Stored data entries
####
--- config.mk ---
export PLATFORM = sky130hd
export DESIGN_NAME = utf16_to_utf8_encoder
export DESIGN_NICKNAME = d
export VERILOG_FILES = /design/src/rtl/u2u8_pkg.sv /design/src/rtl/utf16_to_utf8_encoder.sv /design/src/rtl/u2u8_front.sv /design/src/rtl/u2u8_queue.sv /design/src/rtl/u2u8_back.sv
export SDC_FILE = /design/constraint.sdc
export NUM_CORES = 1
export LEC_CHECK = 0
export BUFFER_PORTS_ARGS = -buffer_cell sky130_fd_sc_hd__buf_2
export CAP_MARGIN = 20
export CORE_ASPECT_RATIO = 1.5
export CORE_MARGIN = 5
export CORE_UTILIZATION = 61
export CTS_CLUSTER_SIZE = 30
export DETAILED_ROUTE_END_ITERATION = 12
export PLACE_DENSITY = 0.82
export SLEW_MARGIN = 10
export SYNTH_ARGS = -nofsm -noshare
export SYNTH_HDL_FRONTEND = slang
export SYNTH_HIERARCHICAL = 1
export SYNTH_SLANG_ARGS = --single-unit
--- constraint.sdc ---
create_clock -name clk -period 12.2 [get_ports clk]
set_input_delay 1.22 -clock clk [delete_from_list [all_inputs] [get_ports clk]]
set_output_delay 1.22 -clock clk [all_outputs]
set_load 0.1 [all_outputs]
####
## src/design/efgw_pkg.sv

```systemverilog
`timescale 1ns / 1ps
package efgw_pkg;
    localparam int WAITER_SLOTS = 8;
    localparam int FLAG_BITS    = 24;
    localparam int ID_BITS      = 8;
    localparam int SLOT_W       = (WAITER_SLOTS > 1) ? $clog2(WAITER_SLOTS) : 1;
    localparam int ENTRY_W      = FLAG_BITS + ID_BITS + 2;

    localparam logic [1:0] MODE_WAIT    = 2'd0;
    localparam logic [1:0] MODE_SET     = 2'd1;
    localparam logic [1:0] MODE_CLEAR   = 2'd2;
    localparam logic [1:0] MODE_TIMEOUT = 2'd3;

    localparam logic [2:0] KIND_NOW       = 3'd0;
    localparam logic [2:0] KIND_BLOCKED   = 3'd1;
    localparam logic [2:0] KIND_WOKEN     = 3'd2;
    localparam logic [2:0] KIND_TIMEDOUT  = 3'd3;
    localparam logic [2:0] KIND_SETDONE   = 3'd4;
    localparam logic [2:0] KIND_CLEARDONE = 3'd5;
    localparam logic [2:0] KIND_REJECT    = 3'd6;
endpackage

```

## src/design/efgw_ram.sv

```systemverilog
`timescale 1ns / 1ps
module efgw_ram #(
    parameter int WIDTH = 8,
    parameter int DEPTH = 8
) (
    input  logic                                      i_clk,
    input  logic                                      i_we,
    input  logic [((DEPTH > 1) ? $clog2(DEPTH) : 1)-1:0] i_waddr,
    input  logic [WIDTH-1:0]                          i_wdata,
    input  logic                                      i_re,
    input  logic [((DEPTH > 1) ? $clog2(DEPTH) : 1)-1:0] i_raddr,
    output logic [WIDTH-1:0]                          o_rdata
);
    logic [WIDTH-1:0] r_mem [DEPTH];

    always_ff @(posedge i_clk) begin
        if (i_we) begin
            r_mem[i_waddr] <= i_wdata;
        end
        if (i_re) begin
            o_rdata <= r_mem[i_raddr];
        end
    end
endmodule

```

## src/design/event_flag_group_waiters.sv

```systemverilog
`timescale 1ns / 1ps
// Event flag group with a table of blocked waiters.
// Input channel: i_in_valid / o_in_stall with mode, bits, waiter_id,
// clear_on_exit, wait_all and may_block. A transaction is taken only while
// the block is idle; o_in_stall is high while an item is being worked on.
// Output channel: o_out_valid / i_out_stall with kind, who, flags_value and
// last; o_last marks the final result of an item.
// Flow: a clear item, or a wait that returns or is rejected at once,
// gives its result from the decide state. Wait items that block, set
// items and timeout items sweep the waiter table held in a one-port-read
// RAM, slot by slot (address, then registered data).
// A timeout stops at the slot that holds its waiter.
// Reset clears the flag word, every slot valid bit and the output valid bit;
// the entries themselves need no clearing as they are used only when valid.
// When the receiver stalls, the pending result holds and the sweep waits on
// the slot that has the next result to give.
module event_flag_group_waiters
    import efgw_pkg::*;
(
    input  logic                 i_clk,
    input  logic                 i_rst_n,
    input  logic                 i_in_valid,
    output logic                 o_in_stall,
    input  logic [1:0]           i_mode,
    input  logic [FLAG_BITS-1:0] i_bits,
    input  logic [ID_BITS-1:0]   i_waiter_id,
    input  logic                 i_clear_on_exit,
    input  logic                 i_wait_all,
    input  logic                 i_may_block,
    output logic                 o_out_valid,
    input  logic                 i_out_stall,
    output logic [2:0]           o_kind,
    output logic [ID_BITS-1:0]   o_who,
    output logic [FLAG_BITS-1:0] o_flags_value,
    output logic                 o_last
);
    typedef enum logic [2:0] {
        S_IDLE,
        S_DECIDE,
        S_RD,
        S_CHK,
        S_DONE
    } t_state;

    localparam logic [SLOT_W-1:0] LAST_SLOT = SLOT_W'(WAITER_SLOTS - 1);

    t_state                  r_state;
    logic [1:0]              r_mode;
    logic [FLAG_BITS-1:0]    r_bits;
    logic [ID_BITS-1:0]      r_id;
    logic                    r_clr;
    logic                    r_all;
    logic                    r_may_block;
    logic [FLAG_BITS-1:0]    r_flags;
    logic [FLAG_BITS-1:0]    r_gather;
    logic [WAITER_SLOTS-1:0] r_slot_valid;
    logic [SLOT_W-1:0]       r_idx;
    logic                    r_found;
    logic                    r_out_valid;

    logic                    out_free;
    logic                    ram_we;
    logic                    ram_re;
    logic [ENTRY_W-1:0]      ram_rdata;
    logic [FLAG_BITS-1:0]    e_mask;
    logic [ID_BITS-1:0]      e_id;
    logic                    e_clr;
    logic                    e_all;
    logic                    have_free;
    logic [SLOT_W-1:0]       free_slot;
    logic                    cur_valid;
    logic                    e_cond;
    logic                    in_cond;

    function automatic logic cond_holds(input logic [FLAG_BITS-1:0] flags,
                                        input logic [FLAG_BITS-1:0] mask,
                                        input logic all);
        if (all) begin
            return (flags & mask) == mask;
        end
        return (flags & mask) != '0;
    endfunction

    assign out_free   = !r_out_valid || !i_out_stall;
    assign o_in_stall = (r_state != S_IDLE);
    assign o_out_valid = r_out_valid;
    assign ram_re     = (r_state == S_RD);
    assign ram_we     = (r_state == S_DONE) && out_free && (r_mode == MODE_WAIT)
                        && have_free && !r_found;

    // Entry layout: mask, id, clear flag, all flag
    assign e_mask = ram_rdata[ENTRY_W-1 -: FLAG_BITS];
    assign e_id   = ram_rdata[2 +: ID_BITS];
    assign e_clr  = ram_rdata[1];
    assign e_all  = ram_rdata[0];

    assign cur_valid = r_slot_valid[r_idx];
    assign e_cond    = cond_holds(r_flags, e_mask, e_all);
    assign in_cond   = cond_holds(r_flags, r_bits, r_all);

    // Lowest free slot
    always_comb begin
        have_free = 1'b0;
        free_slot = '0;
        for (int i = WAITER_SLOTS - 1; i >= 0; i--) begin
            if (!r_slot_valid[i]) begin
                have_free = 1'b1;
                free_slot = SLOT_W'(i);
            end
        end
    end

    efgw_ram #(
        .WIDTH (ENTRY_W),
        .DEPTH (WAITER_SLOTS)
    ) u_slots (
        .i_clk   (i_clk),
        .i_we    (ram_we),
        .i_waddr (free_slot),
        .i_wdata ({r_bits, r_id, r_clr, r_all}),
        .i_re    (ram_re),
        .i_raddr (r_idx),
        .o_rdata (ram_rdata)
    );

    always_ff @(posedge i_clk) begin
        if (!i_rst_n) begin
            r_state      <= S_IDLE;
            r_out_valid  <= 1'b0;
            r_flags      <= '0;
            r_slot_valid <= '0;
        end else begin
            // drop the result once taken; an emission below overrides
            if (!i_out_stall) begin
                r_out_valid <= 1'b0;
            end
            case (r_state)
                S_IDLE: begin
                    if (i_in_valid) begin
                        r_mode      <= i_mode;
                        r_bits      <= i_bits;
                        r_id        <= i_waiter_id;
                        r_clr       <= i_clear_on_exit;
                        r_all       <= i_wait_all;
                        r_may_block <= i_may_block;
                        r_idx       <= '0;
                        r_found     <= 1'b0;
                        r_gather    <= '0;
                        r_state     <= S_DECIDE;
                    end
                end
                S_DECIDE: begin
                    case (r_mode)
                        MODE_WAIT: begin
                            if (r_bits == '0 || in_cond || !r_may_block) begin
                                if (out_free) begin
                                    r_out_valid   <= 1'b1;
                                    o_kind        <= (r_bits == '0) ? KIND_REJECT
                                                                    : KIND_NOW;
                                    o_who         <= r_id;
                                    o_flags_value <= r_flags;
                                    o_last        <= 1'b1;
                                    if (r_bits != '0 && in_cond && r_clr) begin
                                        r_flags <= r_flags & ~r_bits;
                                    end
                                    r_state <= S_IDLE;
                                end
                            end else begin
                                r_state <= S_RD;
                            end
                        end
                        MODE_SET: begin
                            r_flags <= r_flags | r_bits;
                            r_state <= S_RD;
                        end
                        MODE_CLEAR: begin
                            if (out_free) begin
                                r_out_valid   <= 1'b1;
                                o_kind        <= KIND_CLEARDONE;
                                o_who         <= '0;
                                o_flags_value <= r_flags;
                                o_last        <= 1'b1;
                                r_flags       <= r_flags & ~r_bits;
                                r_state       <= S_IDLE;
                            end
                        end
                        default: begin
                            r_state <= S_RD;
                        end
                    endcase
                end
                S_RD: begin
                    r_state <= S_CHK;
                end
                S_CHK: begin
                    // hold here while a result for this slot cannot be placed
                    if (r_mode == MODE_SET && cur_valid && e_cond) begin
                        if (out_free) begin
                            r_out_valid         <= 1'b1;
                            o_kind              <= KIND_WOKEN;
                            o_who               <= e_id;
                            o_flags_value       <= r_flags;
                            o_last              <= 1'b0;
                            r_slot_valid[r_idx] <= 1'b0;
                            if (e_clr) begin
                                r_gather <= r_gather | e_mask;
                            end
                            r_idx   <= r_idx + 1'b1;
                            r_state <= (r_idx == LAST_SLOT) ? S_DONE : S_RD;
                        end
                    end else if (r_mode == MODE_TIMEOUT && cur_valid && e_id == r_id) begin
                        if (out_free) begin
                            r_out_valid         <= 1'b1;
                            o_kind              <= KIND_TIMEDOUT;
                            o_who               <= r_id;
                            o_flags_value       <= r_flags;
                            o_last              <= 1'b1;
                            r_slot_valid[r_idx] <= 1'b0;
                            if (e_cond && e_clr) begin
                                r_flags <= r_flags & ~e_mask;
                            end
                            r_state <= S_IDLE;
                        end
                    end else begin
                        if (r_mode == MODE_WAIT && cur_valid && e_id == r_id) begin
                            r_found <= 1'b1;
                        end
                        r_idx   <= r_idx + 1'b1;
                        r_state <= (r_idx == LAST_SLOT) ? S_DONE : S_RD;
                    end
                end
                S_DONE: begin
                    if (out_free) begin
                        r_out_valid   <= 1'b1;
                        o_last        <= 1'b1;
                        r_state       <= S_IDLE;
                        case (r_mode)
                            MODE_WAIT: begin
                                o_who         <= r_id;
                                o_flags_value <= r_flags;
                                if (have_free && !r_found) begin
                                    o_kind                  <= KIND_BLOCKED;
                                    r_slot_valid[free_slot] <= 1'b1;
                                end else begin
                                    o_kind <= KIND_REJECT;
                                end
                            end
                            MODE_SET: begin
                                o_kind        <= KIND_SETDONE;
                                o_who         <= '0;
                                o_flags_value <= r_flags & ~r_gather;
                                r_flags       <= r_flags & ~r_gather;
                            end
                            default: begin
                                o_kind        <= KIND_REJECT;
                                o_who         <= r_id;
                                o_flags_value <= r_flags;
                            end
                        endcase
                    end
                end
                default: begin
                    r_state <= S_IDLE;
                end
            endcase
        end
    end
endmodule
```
####
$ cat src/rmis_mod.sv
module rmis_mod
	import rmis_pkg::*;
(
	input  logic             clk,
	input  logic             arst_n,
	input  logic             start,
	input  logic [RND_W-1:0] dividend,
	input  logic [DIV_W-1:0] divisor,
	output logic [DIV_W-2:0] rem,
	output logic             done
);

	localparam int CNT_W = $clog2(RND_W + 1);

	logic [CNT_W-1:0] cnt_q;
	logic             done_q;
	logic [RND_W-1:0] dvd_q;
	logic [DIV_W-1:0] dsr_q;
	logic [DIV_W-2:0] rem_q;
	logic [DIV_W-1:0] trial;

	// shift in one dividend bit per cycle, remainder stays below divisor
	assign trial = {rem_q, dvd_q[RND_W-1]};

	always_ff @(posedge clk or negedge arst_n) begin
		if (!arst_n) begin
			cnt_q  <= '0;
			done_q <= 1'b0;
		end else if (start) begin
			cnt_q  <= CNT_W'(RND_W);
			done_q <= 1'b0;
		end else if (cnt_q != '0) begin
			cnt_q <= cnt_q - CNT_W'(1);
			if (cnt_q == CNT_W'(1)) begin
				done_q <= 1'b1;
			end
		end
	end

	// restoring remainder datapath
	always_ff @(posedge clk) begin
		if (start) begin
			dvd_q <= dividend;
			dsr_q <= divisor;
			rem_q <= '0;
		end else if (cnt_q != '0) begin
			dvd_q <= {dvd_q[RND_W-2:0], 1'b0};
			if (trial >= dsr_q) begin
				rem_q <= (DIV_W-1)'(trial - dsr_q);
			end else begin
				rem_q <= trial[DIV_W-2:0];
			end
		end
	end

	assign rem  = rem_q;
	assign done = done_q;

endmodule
####
Instructions to follow: Your answer should be one number, the count of lines above that hold "while".

Solution: 3